15... Page address signal, 6A, 6B... AND gate, 6C... OR gate, 6D... Inverter.

Claims (1)

[Claims] A memory matrix in which a column address is given by a page address and a column address within the page, a row address buffer that receives a row address from an address bus, and an output of the row address buffer is input to select a row in the memory matrix. A row address decoder that outputs a signal, a latch circuit that latches a page address from the data bus, a column address buffer that takes in a column address within a page from the address bus, and a lower n of page addresses latched in the latch circuit.
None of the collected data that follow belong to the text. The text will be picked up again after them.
===== src/rtl/regfile_pkg.sv =====
// Shared types and default sizes for the multi-port register file.
package regfile_pkg;

  // Bulk-clear sequencer states.
  typedef enum logic {RF_IDLE, RF_CLEAR} rf_state_t;

  localparam int RF_DATA_W = 16;
  localparam int RF_DEPTH  = 16;
  localparam int RF_NUM_RD = 2;

endpackage


===== src/rtl/rf_clear_ctrl.sv =====
// Bulk-clear sequencer: walks a counter over every entry, one per cycle,
// and reports busy while the sweep is running. Requests during a sweep
// are ignored. The current state is exported for observation.
module rf_clear_ctrl
  import regfile_pkg::*;
#(
  parameter int DEPTH  = RF_DEPTH,
  parameter int ADDR_W = $clog2(DEPTH)
) (
  input  logic              clk,
  input  logic              rst,
  input  logic              clr_req,
  output rf_state_t         state,
  output logic              clr_busy,
  output logic [ADDR_W-1:0] clr_addr,
  output logic              clr_strobe
);

  localparam logic [ADDR_W-1:0] LAST = ADDR_W'(DEPTH - 1);

  rf_state_t         state_next;
  logic [ADDR_W-1:0] count;
  logic [ADDR_W-1:0] count_next;

  // State and sweep counter registers.
  always_ff @(posedge clk or posedge rst) begin
    if (rst) begin
      state <= RF_IDLE;
      count <= '0;
    end else begin
      state <= state_next;
      count <= count_next;
    end
  end

  // Next-state, counter advance and clear strobe.
  always_comb begin
    state_next = state;
    count_next = count;
    clr_strobe = 1'b0;
    case (state)
      RF_IDLE: begin
        if (clr_req) begin
          state_next = RF_CLEAR;
          count_next = '0;
        end
      end
      RF_CLEAR: begin
        clr_strobe = 1'b1;
        if (count == LAST) begin
          state_next = RF_IDLE;
          count_next = '0;
        end else begin
          count_next = count + ADDR_W'(1);
        end
      end
      default: state_next = RF_IDLE;
    endcase
  end

  assign clr_addr = count;
  assign clr_busy = (state == RF_CLEAR);

endmodule
<file path="config.mk">
export PLATFORM = sky130hd
export DESIGN_NAME = mem_arbiter
export DESIGN_NICKNAME = d
export VERILOG_FILES = /design/src/rtl/mem_arbiter.sv
export SDC_FILE = /design/constraint.sdc
export NUM_CORES = 1
export LEC_CHECK = 0
export BUFFER_PORTS_ARGS = -buffer_cell sky130_fd_sc_hd__buf_2
export CAP_MARGIN = 20
export CORE_ASPECT_RATIO = 0.75
export CORE_MARGIN = 5
export CORE_UTILIZATION = 50
export CTS_BUF_LIST = sky130_fd_sc_hd__clkbuf_16
export DETAILED_ROUTE_END_ITERATION = 10
export PLACE_DENSITY = 0.9
export SLEW_MARGIN = 20
export SYNTH_ARGS = -nofsm -noshare
export SYNTH_HDL_FRONTEND = slang
export SYNTH_SLANG_ARGS = --single-unit
</file>
<file path="constraint.sdc">
create_clock -name clk -period 3.68 [get_ports clk]
set_input_delay 0.368 -clock clk [delete_from_list [all_inputs] [get_ports clk]]
set_output_delay 0.368 -clock clk [all_outputs]
set_load 0.005 [all_outputs]
</file>
<file path="src/rtl/mem_arbiter.sv">
// Two-requester arbiter/sequencer for the shared MIPS instruction/data memory.
// Define MEM_ARB_RR_EN for round-robin tie-breaking; default is fixed cpu priority.
module mem_arbiter #(
  parameter int ADDR_W      = 32,
  parameter int DATA_W      = 32,
  parameter int WAIT_CYCLES = 1
) (
  input  logic              clk,
  input  logic              reset_n,
  input  logic              cpu_req,
  input  logic              cpu_we,
  input  logic [ADDR_W-1:0] cpu_addr,
  input  logic [DATA_W-1:0] cpu_wdata,
  output logic [DATA_W-1:0] cpu_rdata,
  output logic              cpu_ack,
  input  logic              dbg_req,
  input  logic              dbg_we,
  input  logic [ADDR_W-1:0] dbg_addr,
  input  logic [DATA_W-1:0] dbg_wdata,
  output logic [DATA_W-1:0] dbg_rdata,
  output logic              dbg_ack,
  output logic              mem_en,
  output logic              mem_we,
  output logic [ADDR_W-1:0] mem_addr,
  output logic [DATA_W-1:0] mem_wdata,
  input  logic [DATA_W-1:0] mem_rdata,
  output logic              owner,
  output logic              busy
);

  localparam logic [1:0] IDLE   = 2'd0;
  localparam logic [1:0] ACCESS = 2'd1;
  localparam logic [1:0] DONE   = 2'd2;

  localparam logic [3:0] CNT_INIT = 4'(WAIT_CYCLES - 1);

  logic [1:0] state;
  logic [3:0] cnt;
  logic       we_q;
  logic       grant_dbg;
  logic       any_req;

  assign any_req = cpu_req | dbg_req;

`ifdef MEM_ARB_RR_EN
  // Last-grant history starts at dbg so that cpu wins the first tie.
  logic last_dbg;

  always_ff @(posedge clk or negedge reset_n) begin
    if (!reset_n) begin
      last_dbg <= 1'b1;
    end else if (state == IDLE && any_req) begin
      last_dbg <= grant_dbg;
    end
  end

  assign grant_dbg = dbg_req & (~cpu_req | ~last_dbg);
`else
  assign grant_dbg = dbg_req & ~cpu_req;
`endif

  // Requester inputs are only looked at in IDLE; everything is latched at grant.
  always_ff @(posedge clk or negedge reset_n) begin
    if (!reset_n) begin
      state     <= IDLE;
      cnt       <= 4'd0;
      we_q      <= 1'b0;
      owner     <= 1'b0;
      mem_addr  <= '0;
      mem_wdata <= '0;
      cpu_rdata <= '0;
      dbg_rdata <= '0;
    end else begin
      case (state)
        IDLE: begin
          if (any_req) begin
            owner     <= grant_dbg;
            we_q      <= grant_dbg ? dbg_we    : cpu_we;
            mem_addr  <= grant_dbg ? dbg_addr  : cpu_addr;
            mem_wdata <= grant_dbg ? dbg_wdata : cpu_wdata;
            cnt       <= CNT_INIT;
            state     <= ACCESS;
          end
        end
        ACCESS: begin
          if (cnt == 4'd0) begin
            if (!we_q) begin
              if (owner) begin
                dbg_rdata <= mem_rdata;
              end else begin
                cpu_rdata <= mem_rdata;
              end
            end
            state <= DONE;
          end else begin
            cnt <= cnt - 4'd1;
          end
        end
        DONE: begin
          state <= IDLE;
        end
        default: begin
          state <= IDLE;
        end
      endcase
    end
  end

  assign mem_en  = (state == ACCESS);
  assign mem_we  = mem_en & we_q;
  assign cpu_ack = (state == DONE) & ~owner;
  assign dbg_ack = (state == DONE) & owner;
  assign busy    = (state != IDLE);

endmodule

</file>
==> flow_metrics.tcl <==
set metrics [dict create \
    area_growth_pct 34.4 \
    final_antenna_net_count 0 \
    combPwrFrac 0.379 \
    io_buffers 299 \
    clk_transition_reported_paths_ps 70 \
    timing.fmax_ghz 0.378 \
    ys_seq_elements 136 \
    clockPowerShare 0.235 \
    hold_class "in -> async" \
    max-cap-violations 0 \
    synth_nets 634 \
    synth_top_family_by_area "multiplexers" \
    grt_pass1_wl_um 26200 \
    synthAdderAreaFrac 0.00408 \
    ff_latch_area_um2 3400 \
    start_kind "register" \
    synth_edf_count 0 \
    cp_data_required_time_ps 3960 \
    nNetsFinal 922 \
    layout.cells.non_filler 933 \
    switchingPower_w 0.00237 \
    place.gp.congestion 0.768 \
    avgSynthCellArea_um2 13.2 \
    post-route-drc-count 0 \
    ys_async_sr_fraction 1.00 \
    netlist_top_cells_area "dfrtp_1 (56%), mux2_4 (15%), mux2i_1 (11%)" \
    finalClockSkew_ps 12.1 \
    crit_end "cpu_rdata[0]" \
    cpLargestDelayFamily "simple AND/OR/NAND/NOR gates" \
    dp_hpwl_um 12900 \
    cpPeakStageDelay_ps 1150 \
    start_util 0.505 \
    critical_path_class "reg -> reg" \
    maxSlewViolCount 0 \
    crit_path_top_delay_cell "or4_2" \
    avgViaCountPerCell 5.18 \
    syn-cell-area_um2 6130 \
    post_cts.repair.setup_buffers 0 \
    num_antenna_cells 0 \
    p_sw_frac 0.343 \
    path_depth 3 \
    synth.top_cell.area_share 0.555 \
    yosys_warnings 0 \
    yosys_most_used_dff "dfrtp_1" \
    fin_setup_tns_ps 0 \
    ioPinCount 300 \
    synthMuxAreaShare 0.265 \
    rows 35 \
    worstReg2RegStart "state[1]" \
    fin_ws_ps 1030 \
    period_needed_ps 2650 \
    power.ir.vdd_worst_v 0.000407 \
    numCtsBuffers 17 \
    r2r-end "cpu_rdata[0]" \
    cts_resized 0 \
    grt.total_usage 0.233 \
    setup_viol 0 \
    hold_ws_ps 75.9 \
    p_int_w 0.00453 \
    dp_cells 901 \
    drt_iter0_drc 211 \
    yosys.area_share.simple 0.0173 \
    syn_inst 466 \
    cts-root-buf "clkbuf_16" \
    numClockSinks 136 \
    finalWirelength_um 17300 \
    first_pass_iters 4 \
    dieArea_um2 14600 \
    antenna_found_initial 2 \
    core_area_um2 12100 \
    r2r_cells 3 \
    wire_per_inst_um 18.5 \
    cts_tree "yes" \
    die_x_um 138 \
    rsz0062_at_grt "false" \
    fillers 905 \
    grt_pass1_vias 4974 \
    grt_max_degree 115 \
    clock_latency_ps 410 \
    drive_gt1_frac 0.532 \
    p_leak_nw 4.24 \
    die_height_um 106 \
    arrival_ps 2930 \
    synth.most_common_cell "dfrtp_1" \
    status "finished clean" \
    globalRouteOverflowTotal 0 \
    yosysUniqueCellTypes 26 \
    dp_slack_ps 1050 \
    num_vias 4832 \
    ys_seq_area_frac 0.555 \
    yosysTopAreaCell "dfrtp_1" \
    r2r_setup_slack_ps 1030 \
    seq_power_share 0.386 \
    clockBufferDepth 2 \
    cp_num_buf_inv 0 \
    multi_input_area_um2 2490 \
    layout_worst_path_cycle_share 0.719 \
    synth_xor_area_frac 0 \
    slew_headroom 0.254 \
    endpoint_kind "register" \
    hold_viol 0 \
    h-tree-depth 4 \
    synth_compound_area_frac 0.114 \
    crit_fanout 32 \
    ctsHoldBuffers 0 \
    crit_path_cell_trace "or3b_1 -> or4_2 -> mux2_4" \
    critPathLaunch "state[1]" \
    power_density_nw_per_um2 837 \
    synth_commonest_cells "dfrtp_1 (136), o21ai_0 (135), mux2i_1 (68), mux2_4 (60), clkbuf_1 (21)" \
    tightest_slew_ps 1120 \
]
logic make-up after synthesis:
family,Yosys count
AOI/OAI and AO/OA,139
DFF,136
and+or+nand+nor,17
muxes,132
adders and majority gates,2
buffers and inverters,40
$ cat src/rtl/breath_ctrl_pkg.sv
// breath_ctrl_pkg
// Shared definitions for the LED breathing sequencer: the FSM state
// encoding (also visible on the state port) and a width helper used to size
// the duty and hold counters from the module parameters.
package breath_ctrl_pkg;

   typedef enum logic [2:0] {
      ST_IDLE      = 3'd0,
      ST_RAMP_UP   = 3'd1,
      ST_HOLD_HI   = 3'd2,
      ST_RAMP_DOWN = 3'd3,
      ST_HOLD_LO   = 3'd4,
      ST_DONE      = 3'd5
   } breathState_e;

   localparam int STATE_W = 3;

   // Number of bits needed to hold every value from 0 up to maxVal.
   // Never returns less than 1 so that degenerate parameters still give a
   // legal vector.
   function automatic int widthFor(input int maxVal);
      int w;
      w = $clog2(maxVal + 1);
      return (w < 1) ? 1 : w;
   endfunction

endpackage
A page number switching circuit that selects and outputs one of the upper n bits of the in-page column address output from the bit and column address buffer using a page number switching signal; and Input the lower bits other than n bits, the output of the page number switching circuit, and the upper bits other than the lower n bits of the page address latched in the latch circuit,
A page address type semiconductor memory device having a column address decoder that outputs a column selection signal to a memory matrix.